→ **Exercise objective**: For this listing, the lines between the one holding "export SYNTH_SLANG_ARGS = --single-unit" and the one holding "(two small multipliers", inclusive, must be set down exactly.

====== Records supplied ======

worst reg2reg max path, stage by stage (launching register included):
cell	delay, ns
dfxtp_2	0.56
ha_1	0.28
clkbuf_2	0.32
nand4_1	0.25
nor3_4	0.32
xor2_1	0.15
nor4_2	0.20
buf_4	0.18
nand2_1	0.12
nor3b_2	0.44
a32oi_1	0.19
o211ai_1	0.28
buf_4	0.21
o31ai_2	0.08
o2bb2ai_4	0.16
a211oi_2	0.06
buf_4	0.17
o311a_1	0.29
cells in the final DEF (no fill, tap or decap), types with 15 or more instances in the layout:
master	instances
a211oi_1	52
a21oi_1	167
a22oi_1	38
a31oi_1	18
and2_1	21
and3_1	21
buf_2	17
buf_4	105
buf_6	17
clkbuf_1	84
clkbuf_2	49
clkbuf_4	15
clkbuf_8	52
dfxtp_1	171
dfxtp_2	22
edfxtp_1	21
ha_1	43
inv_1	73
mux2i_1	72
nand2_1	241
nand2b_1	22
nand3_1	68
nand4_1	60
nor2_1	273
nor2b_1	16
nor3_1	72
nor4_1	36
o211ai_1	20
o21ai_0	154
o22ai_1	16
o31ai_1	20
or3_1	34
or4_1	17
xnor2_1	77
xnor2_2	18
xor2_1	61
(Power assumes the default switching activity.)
--- config.mk ---
export PLATFORM = sky130hd
export DESIGN_NAME = segment_endpoint_bridger_core
export DESIGN_NICKNAME = d
export VERILOG_FILES = /design/src/sv/seb_pkg.sv /design/src/sv/seb_ram.sv /design/src/sv/segment_endpoint_bridger_core.sv
export SDC_FILE = /design/constraint.sdc
export NUM_CORES = 2
export LEC_CHECK = 0
export BUFFER_PORTS_ARGS = -buffer_cell sky130_fd_sc_hd__buf_4
export CORE_MARGIN = 2
export CORE_UTILIZATION = 53
export CTS_CLUSTER_SIZE = 8
export DETAILED_ROUTE_END_ITERATION = 16
export PLACE_DENSITY = 0.67
export SLEW_MARGIN = 15
export SYNTH_ARGS = -nofsm -noshare
export SYNTH_HDL_FRONTEND = slang
export SYNTH_SLANG_ARGS = --single-unit
--- constraint.sdc ---
create_clock -name clk -period 27.3 [get_ports clk]
set_input_delay 1.365 -clock clk [delete_from_list [all_inputs] [get_ports clk]]
set_output_delay 1.365 -clock clk [all_outputs]
set_load 0.01 [all_outputs]
--- src/sv/seb_pkg.sv ---
`default_nettype none

package seb_pkg;

	localparam int MAX_SEGMENTS_DEF = 32;
	localparam int COORD_BITS_DEF   = 12;

	localparam int          THRESH_W     = 16;
	localparam logic [15:0] THRESH_RESET = 16'd1440;
	localparam int          DIST_LIMIT   = 50000;

	// endpoint combination codes: bit 1 picks the stored end, bit 0 the new end
	localparam logic [1:0] PAIR_SS = 2'b00;
	localparam logic [1:0] PAIR_SE = 2'b01;
	localparam logic [1:0] PAIR_ES = 2'b10;
	localparam logic [1:0] PAIR_EE = 2'b11;

endpackage

`default_nettype wire

--- src/sv/seb_ram.sv ---
`default_nettype none

module seb_ram #(
	parameter int WIDTH = 48,
	parameter int DEPTH = 32
) (
	input  wire logic                     clk,
	input  wire logic                     we,
	input  wire logic [$clog2(DEPTH)-1:0] waddr,
	input  wire logic [WIDTH-1:0]         wdata,
	input  wire logic                     re,
	input  wire logic [$clog2(DEPTH)-1:0] raddr,
	output      logic [WIDTH-1:0]         rdata
);

	logic [WIDTH-1:0] mem_q [DEPTH];

	always_ff @(posedge clk) begin
		if (we) begin
			mem_q[waddr] <= wdata;
		end
		if (re) begin
			rdata <= mem_q[raddr];
		end
	end

endmodule

`default_nettype wire

--- src/sv/segment_endpoint_bridger_core.sv ---
`default_nettype none

// Segment endpoint bridger. Each accepted segment is compared with every
// segment stored in the current set, oldest first; for each stored segment
// the closest of the four endpoint pairs is found (first wins on a tie) and a
// bridge item from the stored endpoint to the new endpoint is sent out when
// its squared distance is below both distance_threshold and 50000. The last
// bridge caused by one segment carries last_of_run. new_set empties the store
// first; the store keeps up to MAX_SEGMENTS-1 segments, later ones are still
// compared but not kept. Each stored segment takes one memory read, four passes
// through the single shared squared-distance unit (two small multipliers
// followed by one add and compare), a drain state and a decision state; the
// decision and the final flush wait while a held bridge meets a stalled output.
// in_stall is high from acceptance until the block is idle again.
// distance_threshold is written through cfg_wr_en and cfg_wr_data; the user
// must write it only while the block is idle, as the block does not enforce it.

module segment_endpoint_bridger_core #(
	parameter int MAX_SEGMENTS = seb_pkg::MAX_SEGMENTS_DEF,
	parameter int COORD_BITS   = seb_pkg::COORD_BITS_DEF
) (
	input  wire logic                          clk,
	input  wire logic                          arst_n,

	input  wire logic                          cfg_wr_en,
	input  wire logic [seb_pkg::THRESH_W-1:0]  cfg_wr_data,

	input  wire logic                          in_valid,
	output      logic                          in_stall,
	input  wire logic                          new_set,
	input  wire logic [COORD_BITS-1:0]         seg_x_start,
	input  wire logic [COORD_BITS-1:0]         seg_y_start,
	input  wire logic [COORD_BITS-1:0]         seg_x_end,
	input  wire logic [COORD_BITS-1:0]         seg_y_end,

	output      logic                          out_valid,
	input  wire logic                          out_stall,
	output      logic [COORD_BITS-1:0]         bridge_x_from,
	output      logic [COORD_BITS-1:0]         bridge_y_from,
	output      logic [COORD_BITS-1:0]         bridge_x_to,
	output      logic [COORD_BITS-1:0]         bridge_y_to,
	output      logic                          last_of_run
);

	import seb_pkg::*;

	localparam int CW    = COORD_BITS;
	localparam int IW    = $clog2(MAX_SEGMENTS);
	localparam int SW    = 4 * CW;
	localparam int SQW   = 2 * CW;
	localparam int DW    = (2 * CW + 1 > 17) ? 2 * CW + 1 : 17;
	localparam logic [IW-1:0] CAP   = IW'(MAX_SEGMENTS - 1);
	localparam logic [DW-1:0] LIMIT = DW'(DIST_LIMIT);

	typedef enum logic [6:0] {
		ST_IDLE  = 7'b0000001,
		ST_RD    = 7'b0000010,
		ST_MUL   = 7'b0000100,
		ST_FIN   = 7'b0001000,
		ST_DEC   = 7'b0010000,
		ST_FLUSH = 7'b0100000,
		ST_SPARE = 7'b1000000
	} state_t;

	typedef struct packed {
		logic [CW-1:0] x_from;
		logic [CW-1:0] y_from;
		logic [CW-1:0] x_to;
		logic [CW-1:0] y_to;
	} bridge_t;

	state_t state_q, state_d;

	logic [THRESH_W-1:0] thresh_q;
	logic [IW-1:0]       cnt_q;
	logic [IW-1:0]       n_q;
	logic [IW-1:0]       idx_q;
	logic [1:0]          k_q;
	logic [SW-1:0]       new_q;

	logic [SW-1:0]       rd_data;
	logic [SQW-1:0]      sqx_s1, sqy_s1;
	logic [1:0]          k_s1;
	logic                v_s1;
	logic [DW-1:0]       best_q;
	logic [1:0]          pick_q;
	logic                found_q;

	bridge_t             pend_q, cand;
	logic                pend_v_q;
	bridge_t             out_q;
	logic                out_v_q, out_last_q;

	logic                in_acc;
	logic [IW-1:0]       eff_cnt;
	logic                room;
	logic [CW-1:0]       sx, sy, nx, ny, dx, dy;
	logic [DW-1:0]       dsum;
	logic                bridge_hit, out_free, push, push_last;

	assign in_stall = (state_q != ST_IDLE);
	assign in_acc   = in_valid && !in_stall;
	assign eff_cnt  = new_set ? '0 : cnt_q;
	assign room     = (eff_cnt < CAP);

	seb_ram #(
		.WIDTH(SW),
		.DEPTH(MAX_SEGMENTS)
	) u_store (
		.clk  (clk),
		.we   (in_acc && room),
		.waddr(eff_cnt),
		.wdata({seg_x_start, seg_y_start, seg_x_end, seg_y_end}),
		.re   (state_q == ST_RD),
		.raddr(idx_q),
		.rdata(rd_data)
	);

	// shared squared-distance unit, one endpoint pair per cycle
	always_comb begin
		sx = k_q[1] ? rd_data[CW+:CW]     : rd_data[3*CW+:CW];
		sy = k_q[1] ? rd_data[0+:CW]      : rd_data[2*CW+:CW];
		nx = k_q[0] ? new_q[CW+:CW]       : new_q[3*CW+:CW];
		ny = k_q[0] ? new_q[0+:CW]        : new_q[2*CW+:CW];
		dx = (sx > nx) ? sx - nx : nx - sx;
		dy = (sy > ny) ? sy - ny : ny - sy;
	end

	assign dsum = DW'(sqx_s1) + DW'(sqy_s1);

	always_comb begin
		cand.x_from = pick_q[1] ? rd_data[CW+:CW] : rd_data[3*CW+:CW];
		cand.y_from = pick_q[1] ? rd_data[0+:CW]  : rd_data[2*CW+:CW];
		cand.x_to   = pick_q[0] ? new_q[CW+:CW]   : new_q[3*CW+:CW];
		cand.y_to   = pick_q[0] ? new_q[0+:CW]    : new_q[2*CW+:CW];
	end

	assign bridge_hit = found_q && (best_q < DW'(thresh_q));
	assign out_free   = !out_v_q || !out_stall;
	assign push       = pend_v_q && out_free &&
	                    ((state_q == ST_DEC && bridge_hit) || state_q == ST_FLUSH);
	assign push_last  = (state_q == ST_FLUSH);

	always_comb begin
		state_d = state_q;
		case (state_q)
			ST_IDLE: begin
				if (in_acc) begin
					state_d = (eff_cnt == '0) ? ST_FLUSH : ST_RD;
				end
			end
			ST_RD:  state_d = ST_MUL;
			ST_MUL: begin
				if (k_q == PAIR_EE) begin
					state_d = ST_FIN;
				end
			end
			ST_FIN: state_d = ST_DEC;
			ST_DEC: begin
				if (!(bridge_hit && pend_v_q && !out_free)) begin
					state_d = (idx_q == n_q - 1'b1) ? ST_FLUSH : ST_RD;
				end
			end
			ST_FLUSH: begin
				if (!pend_v_q || out_free) begin
					state_d = ST_IDLE;
				end
			end
			default: state_d = ST_IDLE;
		endcase
	end

	always_ff @(posedge clk or negedge arst_n) begin
		if (!arst_n) begin
			state_q    <= ST_IDLE;
			thresh_q   <= THRESH_RESET;
			cnt_q      <= '0;
			n_q        <= '0;
			idx_q      <= '0;
			k_q        <= PAIR_SS;
			v_s1       <= 1'b0;
			found_q    <= 1'b0;
			pend_v_q   <= 1'b0;
			out_v_q    <= 1'b0;
			out_last_q <= 1'b0;
		end else begin
			state_q <= state_d;
			if (cfg_wr_en) begin
				thresh_q <= cfg_wr_data;
			end
			if (in_acc) begin
				cnt_q <= room ? eff_cnt + 1'b1 : eff_cnt;
				n_q   <= eff_cnt;
				idx_q <= '0;
			end
			if (state_q == ST_RD) begin
				k_q <= PAIR_SS;
			end else if (state_q == ST_MUL) begin
				k_q <= k_q + 1'b1;
			end
			v_s1 <= (state_q == ST_MUL);
			if (state_q == ST_RD) begin
				found_q <= 1'b0;
			end else if (v_s1 && dsum < best_q) begin
				found_q <= 1'b1;
			end
			if (state_q == ST_DEC && state_d != ST_DEC) begin
				idx_q <= idx_q + 1'b1;
				if (bridge_hit) begin
					pend_v_q <= 1'b1;
				end
			end
			if (state_q == ST_FLUSH && push) begin
				pend_v_q <= 1'b0;
			end
			if (push) begin
				out_v_q    <= 1'b1;
				out_last_q <= push_last;
			end else if (out_v_q && !out_stall) begin
				out_v_q <= 1'b0;
			end
		end
	end

	always_ff @(posedge clk) begin
		if (in_acc) begin
			new_q <= {seg_x_start, seg_y_start, seg_x_end, seg_y_end};
		end
		if (state_q == ST_MUL) begin
			sqx_s1 <= SQW'(dx * dx);
			sqy_s1 <= SQW'(dy * dy);
			k_s1   <= k_q;
		end
		if (state_q == ST_RD) begin
			best_q <= LIMIT;
		end else if (v_s1 && dsum < best_q) begin
			best_q <= dsum;
			pick_q <= k_s1;
		end
		if (state_q == ST_DEC && state_d != ST_DEC && bridge_hit) begin
			pend_q <= cand;
		end
		if (push) begin
			out_q <= pend_q;
		end
	end

	assign out_valid     = out_v_q;
	assign bridge_x_from = out_q.x_from;
	assign bridge_y_from = out_q.y_from;
	assign bridge_x_to   = out_q.x_to;
	assign bridge_y_to   = out_q.y_to;
	assign last_of_run   = out_last_q;

	// store never grows past its capacity
	assert property (@(posedge clk) disable iff (!arst_n) cnt_q <= CAP)
		else $error("stored count beyond capacity");

	// every read addresses a segment of the current set
	assert property (@(posedge clk) disable iff (!arst_n)
		state_q == ST_RD |-> idx_q < n_q)
		else $error("read beyond stored segments");

	// a held bridge is always flushed before the next item is taken
	assert property (@(posedge clk) disable iff (!arst_n)
		state_q == ST_IDLE |-> !pend_v_q)
		else $error("bridge left pending while idle");

	// each read is followed by the four distance passes
	assert property (@(posedge clk) disable iff (!arst_n)
		state_q == ST_RD |=> state_q == ST_MUL && k_q == PAIR_SS)
		else $error("distance passes not started after read");

endmodule

`default_nettype wire
--- src/rtl/stcc_pkg.sv ---
`timescale 1ns / 1ps
// ----------------------------------------------------------------------------
// Scalar cast package
// Type codes, item structs and the two conversion functions.
// ----------------------------------------------------------------------------
package stcc_pkg;

  typedef enum logic [1:0] {
    TY_INT   = 2'd0,
    TY_FLOAT = 2'd1,
    TY_BOOL  = 2'd2,
    TY_TYPE  = 2'd3
  } ty_e;

  typedef struct packed {
    logic [31:0] raw_word;
    logic [1:0]  target_type;
    logic [1:0]  source_type;
  } in_item_t;

  typedef struct packed {
    logic        saturated;
    logic        is_subtype;
    logic [31:0] result_word;
  } out_item_t;

  localparam logic [31:0] FLOAT_ONE = 32'h3F80_0000;
  localparam logic [31:0] INT_MIN   = 32'h8000_0000;
  localparam logic [31:0] INT_MAX   = 32'h7FFF_FFFF;
  localparam logic [31:0] FLOAT_M31 = 32'hCF00_0000;

  function automatic logic [31:0] int_to_float(input logic [31:0] w);
    logic [31:0] mag;
    logic [4:0]  p;
    logic [31:0] norm;
    logic [23:0] mant;
    logic        guard;
    logic        sticky;
    logic [24:0] mant_r;
    logic [31:0] res;
    mag  = w[31] ? (32'd0 - w) : w;
    p    = 5'd0;
    for (int i = 0; i < 32; i++) begin
      if (mag[i]) p = 5'(i);
    end
    norm   = mag << (5'd31 - p);
    mant   = norm[31:8];
    guard  = norm[7];
    sticky = |norm[6:0];
    mant_r = {1'b0, mant} + 25'(guard && (sticky || mant[0]));
    res    = {w[31], 31'd0} | (({24'd0, 8'd126 + {3'd0, p}} << 23) + {7'd0, mant_r});
    if (w == 32'd0) res = 32'd0;
    return res;
  endfunction

  function automatic logic [32:0] float_to_int(input logic [31:0] w);
    logic [7:0]  e;
    logic [22:0] frac;
    logic [7:0]  u;
    logic [54:0] sh;
    logic [31:0] mag;
    logic [32:0] res;
    e    = w[30:23];
    frac = w[22:0];
    u    = e - 8'd127;
    sh   = {31'd0, 1'b1, frac} << u[4:0];
    mag  = sh[54:23];
    res  = {1'b0, w[31] ? (32'd0 - mag) : mag};
    if (e == 8'hFF && frac != 23'd0) begin
      res = {1'b1, 32'd0};
    end else if (e < 8'd127) begin
      res = 33'd0;
    end else if (u >= 8'd31) begin
      if (w == FLOAT_M31) res = {1'b0, INT_MIN};
      else res = {1'b1, w[31] ? INT_MIN : INT_MAX};
    end
    return res;
  endfunction

endpackage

======

→ **Problem solution**:
export SYNTH_SLANG_ARGS = --single-unit
--- constraint.sdc ---
create_clock -name clk -period 27.3 [get_ports clk]
set_input_delay 1.365 -clock clk [delete_from_list [all_inputs] [get_ports clk]]
set_output_delay 1.365 -clock clk [all_outputs]
set_load 0.01 [all_outputs]
--- src/sv/seb_pkg.sv ---
`default_nettype none

package seb_pkg;

	localparam int MAX_SEGMENTS_DEF = 32;
	localparam int COORD_BITS_DEF   = 12;

	localparam int          THRESH_W     = 16;
	localparam logic [15:0] THRESH_RESET = 16'd1440;
	localparam int          DIST_LIMIT   = 50000;

	// endpoint combination codes: bit 1 picks the stored end, bit 0 the new end
	localparam logic [1:0] PAIR_SS = 2'b00;
	localparam logic [1:0] PAIR_SE = 2'b01;
	localparam logic [1:0] PAIR_ES = 2'b10;
	localparam logic [1:0] PAIR_EE = 2'b11;

endpackage

`default_nettype wire

--- src/sv/seb_ram.sv ---
`default_nettype none

module seb_ram #(
	parameter int WIDTH = 48,
	parameter int DEPTH = 32
) (
	input  wire logic                     clk,
	input  wire logic                     we,
	input  wire logic [$clog2(DEPTH)-1:0] waddr,
	input  wire logic [WIDTH-1:0]         wdata,
	input  wire logic                     re,
	input  wire logic [$clog2(DEPTH)-1:0] raddr,
	output      logic [WIDTH-1:0]         rdata
);

	logic [WIDTH-1:0] mem_q [DEPTH];

	always_ff @(posedge clk) begin
		if (we) begin
			mem_q[waddr] <= wdata;
		end
		if (re) begin
			rdata <= mem_q[raddr];
		end
	end

endmodule

`default_nettype wire

--- src/sv/segment_endpoint_bridger_core.sv ---
`default_nettype none

// Segment endpoint bridger. Each accepted segment is compared with every
// segment stored in the current set, oldest first; for each stored segment
// the closest of the four endpoint pairs is found (first wins on a tie) and a
// bridge item from the stored endpoint to the new endpoint is sent out when
// its squared distance is below both distance_threshold and 50000. The last
// bridge caused by one segment carries last_of_run. new_set empties the store
// first; the store keeps up to MAX_SEGMENTS-1 segments, later ones are still
// compared but not kept. Each stored segment takes one memory read, four passes
// through the single shared squared-distance unit (two small multipliers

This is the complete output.